"
"You shall either ride her, Miss Trefoil, or my little horse Jack.
But I warn you beforehand that as Jack is the easiest ridden horse
in the country, and can scramble over anything, and never came down
in his life, you won't get any honour and glory; but on Jemima you
might make a character that would stick to you till your dying
day."
"But if I ride Jemima that dying day might be to-morrow. I think
I'll take Jack, Lord Rufford, and let Major Caneback have the
honour. Is Jack fast?" In this way the anger arising between the
Senator and the Major was assuaged. The Senator still held his own,
and, before the question was settled between Jack and Jemima, had
told the company that no Englishman knew how to ride, and that the
only seat fit for a man on horseback was that suited for the pacing
horses of California and Mexico.

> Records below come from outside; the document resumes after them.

Source: an optimization exercise on an open RTL-to-GDS flow (aim: small area, a short achievable clock period and few clock cycles per item). Production flows keep margins and buffers that such runs may drop. No run shown here included a check of the RTL's function; only the layout flow was run. Power and IR drop assume default switching activity.

--- flow/run.sh ---
#!/bin/bash
# synth_recipe.tcl (not shown) runs the flow's synth.tcl, then flattens the netlist and writes it again
# the make line also repeats each setting of config.mk as NAME=value (left out here)
make -C /OpenROAD-flow-scripts/flow DESIGN_CONFIG=/design/flow/config.mk WORK_HOME=/design/flow/orfs CLKGATE_MAP_FILE= SYNTH_SCRIPT=/design/flow/synth_recipe.tcl finish
--- flow/config.mk ---
export PLATFORM = sky130hd
export DESIGN_NAME = rgb565_hsl_color_classifier
export DESIGN_NICKNAME = rgb565_hsl_color_classifier
export VERILOG_FILES = /design/flow/design.v
export SDC_FILE = /design/flow/constraint.sdc
export NUM_CORES = 4
export LEC_CHECK = 0
export CAP_MARGIN = 20
export CORE_MARGIN = 2
export CORE_UTILIZATION = 40
export PLACE_DENSITY = 0.6
export SLEW_MARGIN = 20
--- flow/constraint.sdc ---
create_clock -name core_clock -period 6.0 [get_ports {clk}]
set_input_delay 1.2000 -clock core_clock [delete_from_list [all_inputs] [get_ports {clk}]]
set_output_delay 1.2000 -clock core_clock [all_outputs]
set_load 0.01 [all_outputs]
--- flow/design.v ---
package rhc_pkg;
  localparam logic [7:0]  HUE_FULL       = 8'd240;
  localparam logic [16:0] HUE_WRAP       = 17'd65295;
  typedef enum logic [2:0] {
    REG_HUE_LOW    = 3'd0,
    REG_HUE_HIGH   = 3'd1,
    REG_SAT_LOW    = 3'd2,
    REG_SAT_HIGH   = 3'd3,
    REG_LIGHT_LOW  = 3'd4,
    REG_LIGHT_HIGH = 3'd5
  } cfg_reg_t;
endpackage
module rhc_pipe #(
  parameter int W  = 1,
  parameter bit EN = 1'b1
) (
  input  logic         clk,
  input  logic [W-1:0] d,
  output logic [W-1:0] q
);
  if (EN) begin : g_reg
    always_ff @(posedge clk) q <= d;
  end else begin : g_wire
    assign q = d;
  end
endmodule
module rhc_vpipe #(
  parameter bit EN = 1'b1
) (
  input  logic clk,
  input  logic rst_n,
  input  logic d,
  output logic q
);
  if (EN) begin : g_reg
    always_ff @(posedge clk) begin
      if (!rst_n) q <= 1'b0;
      else        q <= d;
    end
  end else begin : g_wire
    assign q = d;
  end
endmodule
import rhc_pkg::*;
module rgb565_hsl_color_classifier (
  input  logic        clk,
  input  logic        rst_n,
  input  logic        start,
  output logic        busy,
  input  logic [15:0] in_pixel,
  output logic        out_valid,
  output logic [7:0]  out_hue,
  output logic [7:0]  out_lightness,
  output logic [7:0]  out_saturation,
  output logic        out_match,
  input  logic        cfg_we,
  input  logic [2:0]  cfg_index,
  input  logic [15:0] cfg_data
);
  localparam logic [12:0] PIPE = 13'b1_1111_1111_1111;
  logic [15:0] hue_low_r, hue_high_r;
  logic [7:0]  sat_low_r, sat_high_r, light_low_r, light_high_r;
  always_ff @(posedge clk) begin
    if (!rst_n) begin
      hue_low_r    <= 16'd65496;
      hue_high_r   <= 16'd40;
      sat_low_r    <= 8'd90;
      sat_high_r   <= 8'd180;
      light_low_r  <= 8'd0;
      light_high_r <= 8'd80;
    end else if (cfg_we) begin
      case (cfg_index)
        REG_HUE_LOW:    hue_low_r    <= cfg_data;
        REG_HUE_HIGH:   hue_high_r   <= cfg_data;
        REG_SAT_LOW:    sat_low_r    <= cfg_data[7:0];
        REG_SAT_HIGH:   sat_high_r   <= cfg_data[7:0];
        REG_LIGHT_LOW:  light_low_r  <= cfg_data[7:0];
        REG_LIGHT_HIGH: light_high_r <= cfg_data[7:0];
        default: ;
      endcase
    end
  end
  assign busy = 1'b0;
  logic        v0;
  logic [15:0] px0;
  rhc_vpipe #(.EN(PIPE[0])) u_v0 (.clk, .rst_n, .d(start), .q(v0));
  rhc_pipe #(.W(16), .EN(PIPE[0])) u_p0 (.clk, .d(in_pixel), .q(px0));
  logic [5:0] cr, cg, cb, mx, mn, md;
  logic [1:0] sel_a;    
  logic       neg_a;
  logic       ge_rg, ge_rb, ge_gb;
  always_comb begin
    cr = {px0[15:11], 1'b0};
    cg = px0[10:5];
    cb = {px0[4:0], 1'b0};
    ge_rg = (cr >= cg);
    ge_rb = (cr >= cb);
    ge_gb = (cg >= cb);
    if (ge_rg && ge_rb) begin
      mx = cr;
      sel_a = ge_gb ? 2'd0 : 2'd1;
      neg_a = !ge_gb;
      mn = ge_gb ? cb : cg;
      md = ge_gb ? cg : cb;
    end else if (ge_gb) begin
      mx = cg;
      sel_a = 2'd2;
      neg_a = ge_rb && !(cr == cb);    
      mn = ge_rb ? cb : cr;
      md = ge_rb ? cr : cb;
    end else begin
      mx = cb;
      sel_a = 2'd3;
      neg_a = !ge_rg;                   
      mn = ge_rg ? cg : cr;
      md = ge_rg ? cr : cg;
    end
  end
  logic       v1;
  logic [1:0] sel_1;
  logic       neg_1;
  logic [5:0] mx_1, mn_1, md_1;
  rhc_vpipe #(.EN(PIPE[1])) u_v1 (.clk, .rst_n, .d(v0), .q(v1));
  rhc_pipe #(.W(21), .EN(PIPE[1])) u_p1 (.clk, .d({sel_a, neg_a, mx, mn, md}),
                                         .q({sel_1, neg_1, mx_1, mn_1, md_1}));
  logic [5:0] a_b, d_b;
  logic [6:0] s_b;
  logic [8:0] hnum_b;     
  logic [5:0] hden_b;
  logic [9:0] snum_b;     
  logic       sflag_b;    
  logic [7:0] sden_b;
  always_comb begin
    a_b    = md_1 - mn_1;
    d_b    = mx_1 - mn_1;
    s_b    = {1'b0, mx_1} + {1'b0, mn_1};
    hnum_b = {1'b0, a_b, 2'b0} + {3'b0, a_b};
    hden_b = {d_b[5:1], d_b[0] | (d_b == 6'd0)};
    snum_b = {d_b, 4'b0} - {4'b0, d_b};
    sflag_b = !s_b[6] || (s_b[5:0] == 6'd0);
    sden_b  = sflag_b ? {1'b0, s_b} : {~s_b[5:0], 2'b11};
  end
  logic       v2;
  logic [1:0] sel_2;
  logic       neg_2, sflag_2;
  logic [8:0] hnum_2;
  logic [5:0] hden_2;
  logic [9:0] snum_2;
  logic [7:0] sden_2;
  rhc_vpipe #(.EN(PIPE[2])) u_v2 (.clk, .rst_n, .d(v1), .q(v2));
  rhc_pipe #(.W(37), .EN(PIPE[2])) u_p2 (.clk,
    .d({sel_1, neg_1, sflag_b, hnum_b, hden_b, snum_b, sden_b}),
    .q({sel_2, neg_2, sflag_2, hnum_2, hden_2, snum_2, sden_2}));
  logic        vr    [9];
  logic [1:0]  selr  [9];
  logic        negr  [9];
  logic        sflr  [9];
  logic [15:0] srem  [9];
  logic [7:0]  sden  [9];
  logic [7:0]  sq    [9];
  logic [11:0] hrem  [9];
  logic [5:0]  hden  [9];
  logic [5:0]  hq    [9];
  assign vr[0]   = v2;
  assign selr[0] = sel_2;
  assign negr[0] = neg_2;
  assign sflr[0] = sflag_2;
  assign srem[0] = sflag_2 ? {2'b0, snum_2, 4'b0} : {snum_2, 6'b0};
  assign sden[0] = sden_2;
  assign sq[0]   = '0;
  assign hrem[0] = {hnum_2, 3'b0};
  assign hden[0] = hden_2;
  assign hq[0]   = '0;
  for (genvar i = 0; i < 8; i++) begin : g_row
    localparam int SK = 7 - i;
    localparam int HK = 5 - i;
    logic [8:0]  s_top;
    logic [9:0]  s_dif;
    logic        s_take;
    logic [7:0]  s_rem;
    logic [15:0] srem_n;
    assign s_top  = srem[i][SK+8:SK];
    assign s_dif  = {1'b0, s_top} - {2'b0, sden[i]};
    assign s_take = !s_dif[9];
    assign s_rem  = s_take ? s_dif[7:0] : s_top[7:0];
    if (SK > 0) begin : g_slow
      assign srem_n = 16'({s_rem, srem[i][SK-1:0]});
    end else begin : g_slast
      assign srem_n = 16'(s_rem);
    end
    logic [11:0] hrem_n;
    logic [5:0]  hq_n;
    if (i < 6) begin : g_hue
      logic [6:0] h_top;
      logic [7:0] h_dif;
      logic       h_take;
      logic [5:0] h_rem;
      assign h_top  = hrem[i][HK+6:HK];
      assign h_dif  = {1'b0, h_top} - {2'b0, hden[i]};
      assign h_take = !h_dif[7];
      assign h_rem  = h_take ? h_dif[5:0] : h_top[5:0];
      assign hq_n   = {hq[i][4:0], h_take};
      if (HK > 0) begin : g_hlow
        assign hrem_n = 12'({h_rem, hrem[i][HK-1:0]});
      end else begin : g_hlast
        assign hrem_n = '0;
      end
    end else begin : g_hue_done
      assign hrem_n = '0;
      assign hq_n   = hq[i];
    end
    rhc_vpipe #(.EN(PIPE[3+i])) u_v (.clk, .rst_n, .d(vr[i]), .q(vr[i+1]));
    rhc_pipe #(.W(4 + 8 + 8 + 6), .EN(PIPE[3+i])) u_pc (.clk,
      .d({selr[i], negr[i], sflr[i], sden[i], {sq[i][6:0], s_take}, hq_n}),
      .q({selr[i+1], negr[i+1], sflr[i+1], sden[i+1], sq[i+1], hq[i+1]}));
    if (SK > 0) begin : g_srem
      rhc_pipe #(.W(SK + 8), .EN(PIPE[3+i])) u_ps (.clk, .d(srem_n[SK+7:0]),
                                                  .q(srem[i+1][SK+7:0]));
      assign srem[i+1][15:SK+8] = '0;
    end else begin : g_srem_done
      assign srem[i+1] = '0;
    end
    if (HK > 0) begin : g_hrem
      rhc_pipe #(.W(HK + 6 + 6), .EN(PIPE[3+i])) u_ph (.clk,
        .d({hrem_n[HK+5:0], hden[i]}), .q({hrem[i+1][HK+5:0], hden[i+1]}));
      assign hrem[i+1][11:HK+6] = '0;
    end else begin : g_hrem_done
      assign hrem[i+1] = '0;
      assign hden[i+1] = '0;
    end
  end
  logic [7:0]  hue_c, ofs_c, sat_c, light_c;
  logic [6:0]  s_c;
  logic [14:0] light_prod;
  always_comb begin
    case (selr[8])
      2'd0:    ofs_c = 8'd0;
      2'd1:    ofs_c = 8'd240;
      2'd2:    ofs_c = 8'd80;
      default: ofs_c = 8'd160;
    endcase
    hue_c = negr[8] ? ofs_c - {2'b0, hq[8]} : ofs_c + {2'b0, hq[8]};
    sat_c = (sflr[8] && sden[8] == 8'd0) ? 8'd0 : sq[8];
    s_c   = sflr[8] ? sden[8][6:0] : {1'b1, ~sden[8][7:2]};
    light_prod = {s_c, 8'b0} - {4'b0, s_c, 4'b0} + {8'b0, s_c};   
    light_c = light_prod[14:7];
  end
  logic       v11;
  logic [7:0] hue_11, sat_11, light_11;
  rhc_vpipe #(.EN(PIPE[11])) u_v11 (.clk, .rst_n, .d(vr[8]), .q(v11));
  rhc_pipe #(.W(24), .EN(PIPE[11])) u_p11 (.clk, .d({hue_c, sat_c, light_c}),
                                           .q({hue_11, sat_11, light_11}));
  logic        match_m;
  logic [16:0] hue_x;
  logic        hue_inside, hue_wrap_lo, hue_wrap_hi;
  always_comb begin
    hue_x      = 17'(hue_11);
    hue_inside = (hue_x > 17'(hue_low_r)) && (hue_x < 17'(hue_high_r));
    hue_wrap_lo = (hue_high_r < hue_low_r) &&
                  ((hue_x < 17'(hue_high_r)) || (hue_x + HUE_WRAP > 17'(hue_low_r)));
    hue_wrap_hi = !(hue_high_r < hue_low_r) && (hue_high_r > 16'(HUE_FULL)) &&
                  ((hue_x > 17'(hue_high_r)) ||
                   (hue_x + 17'(HUE_FULL) < 17'(hue_high_r)));
    match_m = (light_11 > light_low_r) && (light_11 < light_high_r) &&
              (sat_11 > sat_low_r) && (sat_11 < sat_high_r) &&
              (hue_inside || hue_wrap_lo || hue_wrap_hi);
  end
  rhc_vpipe #(.EN(PIPE[12])) u_v12 (.clk, .rst_n, .d(v11), .q(out_valid));
  rhc_pipe #(.W(25), .EN(PIPE[12])) u_p12 (.clk, .d({hue_11, light_11, sat_11, match_m}),
    .q({out_hue, out_lightness, out_saturation, out_match}));
endmodule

Then he assured Sir John Purefoy
that eighty miles a day was no great journey for a pacing horse,
with a man of fourteen stone and a saddle and accoutrements
weighing four more. The Major's countenance, when the Senator
declared that no Englishman could ride, was a sight worth seeing.
That evening, even in the drawing-room, the conversation was
chiefly about horses and hunting, and those terrible enemies Goarly
and Scrobby. Lady Penwether and Miss Penge who didn't hunt were
distantly civil to Lady Augustus of whom of course a woman so much
in the world as Lady Penwether knew something.